A new PSA from the Pennsylvania Liquor Control Board has come under fire in the past couple of days for seeming to blame not only rape victims, but the friends of rape victims, for crimes committed by rapists. Are you offended by it?
I am, and here’s why. First of all, it shows a shapely pair of legs on a bathroom floor with underwear around the (faceless) person’s ankles. I’m not sure you could come up with a more stereotypically rapey (but still kinda sexy!) image if you tried. Even if they weren’t trying to sexualize rape, why the fuck would we want to see that? It seems pretty irresponsible to put such a potentially triggering image out into the world.
The text reads:
She didn’t want to do it, but she couldn’t say no.
When your friends drink, they can end up making bad decisions, like going home with someone they don’t know very well.
Decisions like that leave them vulnerable to dangers like date rape. Help your friends stay in control and stay safe.

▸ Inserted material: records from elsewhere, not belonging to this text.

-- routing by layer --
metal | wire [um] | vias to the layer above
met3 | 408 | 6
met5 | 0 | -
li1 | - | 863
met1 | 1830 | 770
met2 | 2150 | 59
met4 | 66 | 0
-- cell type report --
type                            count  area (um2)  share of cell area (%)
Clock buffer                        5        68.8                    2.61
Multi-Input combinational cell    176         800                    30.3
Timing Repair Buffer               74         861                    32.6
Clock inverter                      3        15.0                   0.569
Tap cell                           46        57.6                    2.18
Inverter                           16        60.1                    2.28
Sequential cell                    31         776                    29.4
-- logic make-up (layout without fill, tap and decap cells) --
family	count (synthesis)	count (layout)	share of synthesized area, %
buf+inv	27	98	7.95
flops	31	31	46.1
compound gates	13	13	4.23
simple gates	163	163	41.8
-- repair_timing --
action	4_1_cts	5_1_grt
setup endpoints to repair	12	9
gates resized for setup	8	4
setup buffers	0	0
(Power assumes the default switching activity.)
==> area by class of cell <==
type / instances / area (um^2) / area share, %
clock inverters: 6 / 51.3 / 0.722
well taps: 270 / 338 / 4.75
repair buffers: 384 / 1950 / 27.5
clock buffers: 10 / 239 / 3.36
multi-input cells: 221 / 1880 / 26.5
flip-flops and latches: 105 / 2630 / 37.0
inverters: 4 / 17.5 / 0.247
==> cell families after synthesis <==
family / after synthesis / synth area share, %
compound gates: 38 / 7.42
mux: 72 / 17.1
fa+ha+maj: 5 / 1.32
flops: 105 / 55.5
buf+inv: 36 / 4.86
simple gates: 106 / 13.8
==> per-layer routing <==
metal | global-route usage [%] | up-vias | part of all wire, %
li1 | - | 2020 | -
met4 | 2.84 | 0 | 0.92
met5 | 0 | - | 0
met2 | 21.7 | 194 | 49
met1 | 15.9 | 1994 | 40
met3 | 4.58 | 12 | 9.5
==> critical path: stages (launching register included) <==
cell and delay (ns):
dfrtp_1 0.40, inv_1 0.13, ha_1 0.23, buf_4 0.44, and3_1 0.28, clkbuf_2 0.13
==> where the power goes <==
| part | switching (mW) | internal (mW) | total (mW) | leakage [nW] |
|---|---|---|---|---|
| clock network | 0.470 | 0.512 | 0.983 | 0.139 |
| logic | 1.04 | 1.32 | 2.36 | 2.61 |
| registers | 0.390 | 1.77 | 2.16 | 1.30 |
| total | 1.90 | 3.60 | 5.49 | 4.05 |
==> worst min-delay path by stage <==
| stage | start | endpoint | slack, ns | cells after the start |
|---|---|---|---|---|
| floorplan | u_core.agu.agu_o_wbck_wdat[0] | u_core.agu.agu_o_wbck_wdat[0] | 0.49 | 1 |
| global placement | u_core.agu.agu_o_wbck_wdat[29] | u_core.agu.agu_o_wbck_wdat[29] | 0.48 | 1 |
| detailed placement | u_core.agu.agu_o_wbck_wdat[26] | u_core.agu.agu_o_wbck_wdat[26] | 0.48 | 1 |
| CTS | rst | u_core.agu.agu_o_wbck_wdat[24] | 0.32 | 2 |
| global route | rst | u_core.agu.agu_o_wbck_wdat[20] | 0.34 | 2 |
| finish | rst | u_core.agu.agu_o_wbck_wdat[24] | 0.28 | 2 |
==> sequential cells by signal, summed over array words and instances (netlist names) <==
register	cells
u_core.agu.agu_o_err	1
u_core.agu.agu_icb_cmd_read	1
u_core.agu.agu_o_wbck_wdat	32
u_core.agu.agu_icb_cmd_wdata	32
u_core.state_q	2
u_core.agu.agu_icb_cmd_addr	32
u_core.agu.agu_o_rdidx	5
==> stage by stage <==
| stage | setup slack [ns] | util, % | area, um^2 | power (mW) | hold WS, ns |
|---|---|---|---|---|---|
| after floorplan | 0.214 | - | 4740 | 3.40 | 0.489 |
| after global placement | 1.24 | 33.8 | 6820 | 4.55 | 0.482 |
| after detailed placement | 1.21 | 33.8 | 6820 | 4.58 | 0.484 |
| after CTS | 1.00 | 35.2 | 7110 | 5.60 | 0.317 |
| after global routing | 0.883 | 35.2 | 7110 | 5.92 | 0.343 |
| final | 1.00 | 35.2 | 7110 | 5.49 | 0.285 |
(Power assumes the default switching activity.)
`config.mk`:
```
export PLATFORM = sky130hd
export DESIGN_NAME = tl_ul_inflight_monitor
export DESIGN_NICKNAME = d
export VERILOG_FILES = /design/src/rtl/tl_ul_mon_pkg.sv /design/src/rtl/tl_ul_source_table.sv /design/src/rtl/tl_ul_inflight_monitor.sv
export SDC_FILE = /design/constraint.sdc
export NUM_CORES = 1
export LEC_CHECK = 0
export ABC_AREA = 1
export BUFFER_PORTS_ARGS = -buffer_cell sky130_fd_sc_hd__buf_2
export CAP_MARGIN = 10
export CORE_ASPECT_RATIO = 2
export CORE_MARGIN = 8
export CORE_UTILIZATION = 29
export CTS_CLUSTER_DIAMETER = 50
export DETAILED_ROUTE_END_ITERATION = 10
export GPL_ROUTABILITY_DRIVEN = 0
export PLACE_DENSITY = 0.54
export SETUP_SLACK_MARGIN = 0.4
export SLEW_MARGIN = 20
export SYNTH_ARGS = -nofsm -noshare
export SYNTH_HDL_FRONTEND = slang
export SYNTH_SLANG_ARGS = --single-unit
export TNS_END_PERCENT = 10
```
`constraint.sdc`:
```
create_clock -name clock -period 7.4 [get_ports clock]
set_input_delay 0.37 -clock clock [delete_from_list [all_inputs] [get_ports clock]]
set_output_delay 0.37 -clock clock [all_outputs]
set_load 0.05 [all_outputs]
```
`src/rtl/tl_ul_mon_pkg.sv`:
```
// ---------------------------------------------------------------------------
// tl_ul_mon_pkg
// Shared definitions for the TileLink-UL inflight monitor:
//   - A/D channel opcode constants
//   - err_code_e : violation codes 0..7, also the bit positions in err_sticky
//   - expected_mask() : the byte-lane group an access of a given size/address
//     must drive, for a bus of a given width
// ---------------------------------------------------------------------------
package tl_ul_mon_pkg;

  localparam logic [2:0] A_PUT_FULL        = 3'd0;
  localparam logic [2:0] A_PUT_PARTIAL     = 3'd1;
  localparam logic [2:0] A_GET             = 3'd4;

  localparam logic [2:0] D_ACCESS_ACK      = 3'd0;
  localparam logic [2:0] D_ACCESS_ACK_DATA = 3'd1;

  // Widest beat (in byte lanes) expected_mask() can describe.
  localparam int MAX_LANES = 64;
  localparam int NUM_ERRS  = 8;

  typedef enum logic [3:0] {
    ERR_A_OPCODE     = 4'd0,
    ERR_A_PARAM      = 4'd1,
    ERR_A_ALIGN      = 4'd2,
    ERR_A_MASK       = 4'd3,
    ERR_A_DUP_SOURCE = 4'd4,
    ERR_D_UNEXPECTED = 4'd5,
    ERR_D_MISMATCH   = 4'd6,
    ERR_TIMEOUT      = 4'd7
  } err_code_e;

  // Lanes covered by an access: the whole beat when the access is at least
  // one beat wide, otherwise the size-aligned group of 2**size lanes that
  // contains the addressed byte. Bits at and above 'lanes' are always zero.
  function automatic logic [MAX_LANES-1:0] expected_mask(
    input int unsigned lanes,
    input int unsigned lanes_log2,
    input int unsigned size,
    input int unsigned addr
  );
    logic [MAX_LANES-1:0] m;
    int unsigned group;
    int unsigned base;
    m = '0;
    if (size >= lanes_log2) begin
      group = lanes;
      base  = 0;
    end else begin
      group = 32'd1 << size;
      base  = addr & (lanes - 1) & ~(group - 1);
    end
    for (int unsigned i = 0; i < MAX_LANES; i++) begin
      m[i] = (i >= base) && (i < base + group) && (i < lanes);
    end
    return m;
  endfunction

endpackage

```
`src/rtl/tl_ul_source_table.sv`:
```
// ---------------------------------------------------------------------------
// tl_ul_source_table
// One entry per source ID: valid, expected D opcode, request size.
// Ports:
//   clock, reset               : clock, synchronous active-high reset (clears valid)
//   alloc_en/source/exp_opcode/size : write an entry (marks it valid)
//   retire_en/source           : clear an entry's valid bit
//   a_lookup_source -> a_lookup_valid
//   d_lookup_source -> d_lookup_valid/exp_opcode/size
// Lookups return the contents as they were at the start of the cycle, so a
// same-cycle alloc/retire never influences the checks made in that cycle.
// When alloc and retire hit the same entry in one cycle, alloc wins.
// ---------------------------------------------------------------------------
module tl_ul_source_table
  import tl_ul_mon_pkg::*;
#(
  parameter int SOURCE_BITS = 5,
  parameter int SIZE_BITS   = 3
) (
  input  logic                   clock,
  input  logic                   reset,
  input  logic                   alloc_en,
  input  logic [SOURCE_BITS-1:0] alloc_source,
  input  logic                   alloc_exp_opcode,
  input  logic [SIZE_BITS-1:0]   alloc_size,
  input  logic                   retire_en,
  input  logic [SOURCE_BITS-1:0] retire_source,
  input  logic [SOURCE_BITS-1:0] a_lookup_source,
  output logic                   a_lookup_valid,
  input  logic [SOURCE_BITS-1:0] d_lookup_source,
  output logic                   d_lookup_valid,
  output logic                   d_lookup_exp_opcode,
  output logic [SIZE_BITS-1:0]   d_lookup_size
);

  localparam int DEPTH = 1 << SOURCE_BITS;

  logic [DEPTH-1:0]     valid_reg;
  logic [DEPTH-1:0]     valid_next;
  logic                 exp_opcode_mem [DEPTH];
  logic [SIZE_BITS-1:0] size_mem       [DEPTH];

  generate
    for (genvar gi = 0; gi < DEPTH; gi++) begin : g_valid
      assign valid_next[gi] =
        (alloc_en && alloc_source == SOURCE_BITS'(gi)) ? 1'b1 :
        (retire_en && retire_source == SOURCE_BITS'(gi)) ? 1'b0 :
        valid_reg[gi];
    end
  endgenerate

  always_ff @(posedge clock) begin
    if (reset) begin
      valid_reg <= '0;
    end else begin
      valid_reg <= valid_next;
    end
  end

  // Payload needs no reset: it is only ever looked at behind a valid bit.
  // Reads are asynchronous because the checks need this cycle's contents.
  always_ff @(posedge clock) begin
    if (alloc_en) begin
      exp_opcode_mem[alloc_source] <= alloc_exp_opcode;
      size_mem[alloc_source]       <= alloc_size;
    end
  end

  assign a_lookup_valid      = valid_reg[a_lookup_source];
  assign d_lookup_valid      = valid_reg[d_lookup_source];
  assign d_lookup_exp_opcode = exp_opcode_mem[d_lookup_source];
  assign d_lookup_size       = size_mem[d_lookup_source];

endmodule

```
`src/rtl/tl_ul_inflight_monitor.sv`:
```
// ---------------------------------------------------------------------------
// tl_ul_inflight_monitor
// Passive TileLink-UL monitor on one A/D channel pair. Tracks outstanding
// requests per source, checks A legality and D correspondence, and runs a
// no-progress watchdog.
// Ports:
//   clock, reset        : clock, synchronous active-high reset
//   a_* / d_*           : observed A and D channels (fire = valid & ready)
//   clear_sticky        : clears err_sticky (new violations in the same cycle win)
//   err_pulse           : one-cycle pulse, the cycle after a violating cycle
//   err_code/err_source : lowest-numbered violation and its source; held
//   err_sticky          : OR of all violation bits since reset/clear
//   inflight_cnt        : number of valid table entries
// ---------------------------------------------------------------------------
module tl_ul_inflight_monitor
  import tl_ul_mon_pkg::*;
#(
  parameter int SOURCE_BITS = 5,
  parameter int ADDR_BITS   = 32,
  parameter int DATA_BYTES  = 4,
  parameter int SIZE_BITS   = 3,
  parameter int TIMEOUT     = 1024
) (
  input  logic                   clock,
  input  logic                   reset,
  input  logic                   a_valid,
  input  logic                   a_ready,
  input  logic [2:0]             a_opcode,
  input  logic [2:0]             a_param,
  input  logic [SIZE_BITS-1:0]   a_size,
  input  logic [SOURCE_BITS-1:0] a_source,
  input  logic [ADDR_BITS-1:0]   a_address,
  input  logic [DATA_BYTES-1:0]  a_mask,
  input  logic                   d_valid,
  input  logic                   d_ready,
  input  logic [2:0]             d_opcode,
  input  logic [1:0]             d_param,
  input  logic [SIZE_BITS-1:0]   d_size,
  input  logic [SOURCE_BITS-1:0] d_source,
  input  logic                   d_denied,
  input  logic                   d_corrupt,
  input  logic                   clear_sticky,
  output logic                   err_pulse,
  output logic [3:0]             err_code,
  output logic [SOURCE_BITS-1:0] err_source,
  output logic [7:0]             err_sticky,
  output logic [SOURCE_BITS:0]   inflight_cnt
);

  localparam int LANE_BITS = $clog2(DATA_BYTES);
  localparam int CNT_BITS  = SOURCE_BITS + 1;
  localparam int WD_BITS   = $clog2(TIMEOUT);
  localparam logic [WD_BITS-1:0] WD_LAST = WD_BITS'(TIMEOUT - 1);

  logic a_fire, d_fire;
  assign a_fire = a_valid && a_ready;
  assign d_fire = d_valid && d_ready;

  // Denied/corrupt are informational only for this monitor.
  logic unused_d_flags;
  assign unused_d_flags = d_denied ^ d_corrupt;

  // ---- source table -------------------------------------------------------
  logic                 a_entry_valid;
  logic                 d_entry_valid;
  logic                 d_entry_exp_opcode;
  logic [SIZE_BITS-1:0] d_entry_size;
  logic                 d_retire;
  logic                 a_dup;
  logic                 a_alloc_new;

  assign d_retire = d_fire && d_entry_valid;
  // An entry being retired by D this cycle may be reused by A this cycle.
  assign a_dup = a_entry_valid && !(d_retire && d_source == a_source);
  // Only a previously-free entry grows the count; a dup just overwrites.
  assign a_alloc_new = a_fire && !a_dup;

  tl_ul_source_table #(
    .SOURCE_BITS (SOURCE_BITS),
    .SIZE_BITS   (SIZE_BITS)
  ) u_table (
    .clock               (clock),
    .reset               (reset),
    .alloc_en            (a_fire),
    .alloc_source        (a_source),
    .alloc_exp_opcode    (a_opcode == A_GET),
    .alloc_size          (a_size),
    .retire_en           (d_retire),
    .retire_source       (d_source),
    .a_lookup_source     (a_source),
    .a_lookup_valid      (a_entry_valid),
    .d_lookup_source     (d_source),
    .d_lookup_valid      (d_entry_valid),
    .d_lookup_exp_opcode (d_entry_exp_opcode),
    .d_lookup_size       (d_entry_size)
  );

  // ---- A-channel legality -------------------------------------------------
  logic [ADDR_BITS-1:0] align_sel;
  generate
    for (genvar gi = 0; gi < ADDR_BITS; gi++) begin : g_align
      assign align_sel[gi] = int'(a_size) > gi;
    end
  endgenerate

  logic a_opcode_bad;
  logic a_misaligned;
  logic a_mask_bad;
  logic mask_full;
  logic [MAX_LANES-1:0] exp_mask_wide;
  logic [MAX_LANES-1:0] a_mask_wide;

  assign a_opcode_bad = !(a_opcode == A_GET || a_opcode == A_PUT_FULL ||
                          a_opcode == A_PUT_PARTIAL);
  assign a_misaligned = |(a_address & align_sel);
  assign mask_full    = int'(a_size) >= LANE_BITS;
  assign a_mask_wide  = MAX_LANES'(a_mask);
  assign exp_mask_wide = expected_mask(DATA_BYTES, LANE_BITS, 32'(a_size), 32'(a_address));

  // Sub-beat PutPartial may drive any nonzero subset of its lane group;
  // everything else must drive exactly the group (the full beat when wide).
  assign a_mask_bad = (a_opcode == A_PUT_PARTIAL && !mask_full) ?
                      (a_mask_wide == '0 || (a_mask_wide & ~exp_mask_wide) != '0) :
                      (a_mask_wide != exp_mask_wide);

  // ---- watchdog and inflight count ----------------------------------------
  logic [WD_BITS-1:0]  wd_reg;
  logic [CNT_BITS-1:0] inflight_reg;
  logic                wd_timeout;

  assign wd_timeout = !d_fire && inflight_reg != '0 && wd_reg == WD_LAST;

  always_ff @(posedge clock) begin
    if (reset) begin
      wd_reg       <= '0;
      inflight_reg <= '0;
    end else begin
      if (d_fire || inflight_reg == '0 || wd_timeout) begin
        wd_reg <= '0;
      end else begin
        wd_reg <= wd_reg + 1'b1;
      end
      inflight_reg <= inflight_reg + CNT_BITS'(a_alloc_new) - CNT_BITS'(d_retire);
    end
  end

  // ---- violation collection -----------------------------------------------
  logic [NUM_ERRS-1:0] err_vec;
  always_comb begin
    err_vec                   = '0;
    err_vec[ERR_A_OPCODE]     = a_fire && a_opcode_bad;
    err_vec[ERR_A_PARAM]      = a_fire && a_param != 3'd0;
    err_vec[ERR_A_ALIGN]      = a_fire && a_misaligned;
    err_vec[ERR_A_MASK]       = a_fire && a_mask_bad;
    err_vec[ERR_A_DUP_SOURCE] = a_fire && a_dup;
    err_vec[ERR_D_UNEXPECTED] = d_fire && !d_entry_valid;
    err_vec[ERR_D_MISMATCH]   = d_fire &&
      ((d_entry_valid && (d_opcode != {2'b00, d_entry_exp_opcode} ||
                          d_size != d_entry_size)) ||
       d_param != 2'd0);
    err_vec[ERR_TIMEOUT]      = wd_timeout;
  end

  logic [3:0]             lowest_code;
  logic [SOURCE_BITS-1:0] lowest_source;
  always_comb begin
    lowest_code = 4'd0;
    for (int i = NUM_ERRS - 1; i >= 0; i--) begin
      if (err_vec[i]) lowest_code = 4'(i);
    end
    if (lowest_code <= ERR_A_DUP_SOURCE) begin
      lowest_source = a_source;
    end else if (lowest_code <= ERR_D_MISMATCH) begin
      lowest_source = d_source;
    end else begin
      lowest_source = '0;
    end
  end

  logic                   err_pulse_reg;
  logic [3:0]             err_code_reg;
  logic [SOURCE_BITS-1:0] err_source_reg;
  logic [7:0]             err_sticky_reg;

  always_ff @(posedge clock) begin
    if (reset) begin
      err_pulse_reg  <= 1'b0;
      err_code_reg   <= 4'd0;
      err_source_reg <= '0;
      err_sticky_reg <= 8'd0;
    end else begin
      err_pulse_reg <= |err_vec;
      if (|err_vec) begin
        err_code_reg   <= lowest_code;
        err_source_reg <= lowest_source;
      end
      // OR after the clear so a violation in the clearing cycle survives.
      err_sticky_reg <= (clear_sticky ? 8'd0 : err_sticky_reg) | err_vec;
    end
  end

  assign err_pulse    = err_pulse_reg;
  assign err_code     = err_code_reg;
  assign err_source   = err_source_reg;
  assign err_sticky   = err_sticky_reg;
  assign inflight_cnt = inflight_reg;

endmodule

```
# Word-level counts from Yosys, hierarchy flattened
# Memory sizes are Yosys's and may differ from the RTL's.
# Cells that the tools add are included.
# classes
bitwise_logic,6
muxes,84
n_reduce_logical,142
shifts,1
n_eq_ne,69
n_lt_le_gt_ge,21
add_sub_neg,5
# ops
op,count
$eq A5 B5 Y1 const B,32
$logic_and A1 B1 Y1,85
$eq A5 B4 Y1 const B,16
$mux W1,69
$reduce_bool A2 Y1,33
$and A4 B64 Y64,1
$ge A1 B32 Y1 const A,2
$ge A2 B32 Y1 const A,2
$logic_not A64 Y1,1
$lt A1 B32 Y1 const A,2
$lt A2 B32 Y1 const A,2
$mux W32,2
$not A4 Y64,1
$reduce_bool A64 Y1,1
$eq A5 B3 Y1 const B,8
$add A32 B32 Y32,1
$and A2 B32 Y32,1
$and A32 B7 Y32,1
$not A32 Y32,1
$reduce_or A32 Y1,1
$shl A1 B3 Y32 const A,1
$sub A32 B1 Y32 const B,1
$mux W4,7
$eq A5 B2 Y1 const B,4
31 further kinds,53
# word_totals
ramBits,128
in_bits,72
reg_bits,66
memories,2
elab_cells,368
output_inout_bits,24
# memory_table
memory,depth,word_bits,read_ports,rd_clocked_by_memory_dff,wr,line_no,text
u_table.size_mem,32,3,1,0,1,tl_ul_source_table.sv:41,logic [SIZE_BITS-1:0] size_mem [DEPTH];
u_table.exp_opcode_mem,32,1,1,0,1,tl_ul_source_table.sv:40,logic exp_opcode_mem [DEPTH];

# Logic depth before layout (Yosys ltp)
# Gate-level depths: netlist of run 1.
# logic_depth
depth_word,21
depth_mapped,26
ltp_nobuf,26

# Cells and area by module
# Synthesis of run 1 repeated with hierarchy kept, for this count alone.
# unflattened
hier_cells,1160
hier_area_um2,9566.7
# by_module_without_submodules
module,cells_each,seq_area_each_um2,area_per_inst_um2,instances
tl_ul_source_table,829,4484.3,7390.8,1
tl_ul_inflight_monitor,331,660.6,2175.8,1

# Worst setup path after synthesis of run 1
# No wires, ideal clock.
# synth_timing
kind,input port to flip-flop
startpoint,input a_size[2]
endpoint,register err_source_reg[0] (netlist: err_source[0])
path_buffers,0
cell_stages,23
t_arrival_ns,3.315
setup_time_ns,0.113
t_required_ns,7.287
setup_slack_ns,3.971
path_cell_list,nor2_1 -> inv_1 -> nor2_1 -> inv_1 -> nor2_1 -> ha_1 -> inv_1 -> fa_1 -> inv_1 -> nand3_1 -> o21ai_0 -> nand2_1 -> o211ai_1 -> ha_1 -> nand2_1 -> o311ai_0 -> nand2_1 -> nor2_1 -> inv_1 -> nor2_2 -> nor2_2 -> nand3_1 -> nand2_1
# synth_via
elab_chain_cells,21
elab_cells_between_ends,49
cone_classes,add/sub (2); order compare (19); eq/ne (1); shift (1); mux (9); bitwise (5); reduce/logical (12)
# synth_lines
element,line_no,text
start: declaration,tl_ul_inflight_monitor.sv:30,"input logic [SIZE_BITS-1:0] a_size,"
$shl A1 B3 Y32,tl_ul_mon_pkg.sv:50,group = 32'd1 << size;
$sub A32 B1 Y32,tl_ul_mon_pkg.sv:51,base = addr & (lanes - 1) & ~(group - 1);
$not A32 Y32,tl_ul_mon_pkg.sv:51,
$and A2 B32 Y32,tl_ul_mon_pkg.sv:51,
$mux W32,tl_ul_mon_pkg.sv:46,if (size >= lanes_log2) begin
$add A32 B32 Y32,--,
$lt A1 B32 Y1 / $lt A2 B32 Y1 (equally long branches),tl_ul_mon_pkg.sv:54,m[i] = (i >= base) && (i < base + group) && (i < lanes);
$logic_and A1 B1 Y1,tl_ul_mon_pkg.sv:54,
(+2 left out),--,
$reduce_bool A64 Y1,tl_ul_inflight_monitor.sv:123,(a_mask_wide == '0 || (a_mask_wide & ~exp_mask_wide) != '0) :
$logic_or A1 B1 Y1,tl_ul_inflight_monitor.sv:123,
$mux W1,tl_ul_inflight_monitor.sv:122,assign a_mask_bad = (a_opcode == A_PUT_PARTIAL && !mask_full) ?
$logic_and A1 B1 Y1,tl_ul_inflight_monitor.sv:154,err_vec[ERR_A_MASK] = a_fire && a_mask_bad;
$mux W4 (4 in a row),tl_ul_inflight_monitor.sv:169,if (err_vec[i]) lowest_code = 4'(i);
$le A4 B3 Y1,tl_ul_inflight_monitor.sv:173,end else if (lowest_code <= ERR_D_MISMATCH) begin
$mux W5,tl_ul_inflight_monitor.sv:173,
$mux W5,tl_ul_inflight_monitor.sv:171,if (lowest_code <= ERR_A_DUP_SOURCE) begin
end signal: assignment,tl_ul_inflight_monitor.sv:195,err_source_reg <= lowest_source;
end: declaration,tl_ul_inflight_monitor.sv:182,logic [SOURCE_BITS-1:0] err_source_reg;
# Parallel ways exist; a longest one is shown, timed or not.
# A chain may end at the register's enable or synchronous reset.

# Final worst setup path of run 1
# layout_timing
startpoint,input a_size[2]
endpoint,register err_source_reg[4] (netlist: err_source[4])
# Same word-level chain as after synthesis.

You know what’s a worse decision than going home with a handsome stranger? Raping somebody. Saying “drinking leads girls to make bad decisions that lead to their victimization” is putting the onus on the victim to keep the rapist from raping them, when in fact, it’s the rapist’s responsibility to make better decisions. “She was drunk” has been used as a successful way to “discredit” the victim in too many rape trials to count, and that’s partly because people still think it’s solely a woman’s responsibility to guard against sexual assault. (I realize men get raped too, but I’m using “woman” here for the sake of grammatical convenience.)
And as for the victim’s friends, it’s true that being drunk can sap your ability to stop a crime from being committed. But is this a good enough reason to stop getting drunk? Following this logic, none of us should ever get drunk because we might happen upon an in-progress robbery or car jacking lacking the necessary coordination to stop it, hence making it kind of our fault. Wait, what? Exactly.
Drinking too much is certainly terrible for you, and that’s a good enough reason to get most women to pay attention without having to threaten them with rape. I realize that alcohol is a risk factor in rape, as it is in robbery, getting run down by a car, or any other crime that requires physical evasion. But is that a compelling or fair reason to have to completely change one’s habits? That’s up to each individual, of course. Some people never leave their houses for fear of being messed with, while others live their lives exactly how they want to without fear. Personally, I would like to see more ads focusing on the importance of enthusiastic consent, as well as this little nugget that’s buried deep within the Control Tonight website:
Tip #3: Make sure your friend knows that “NO” means “NO”.
Just because someone is drinking and seems less inhibited doesn’t mean that “No” means “Yes” or “Maybe”. Be aware that taking advantage of someone who is under the influence can still be considered rape under the law.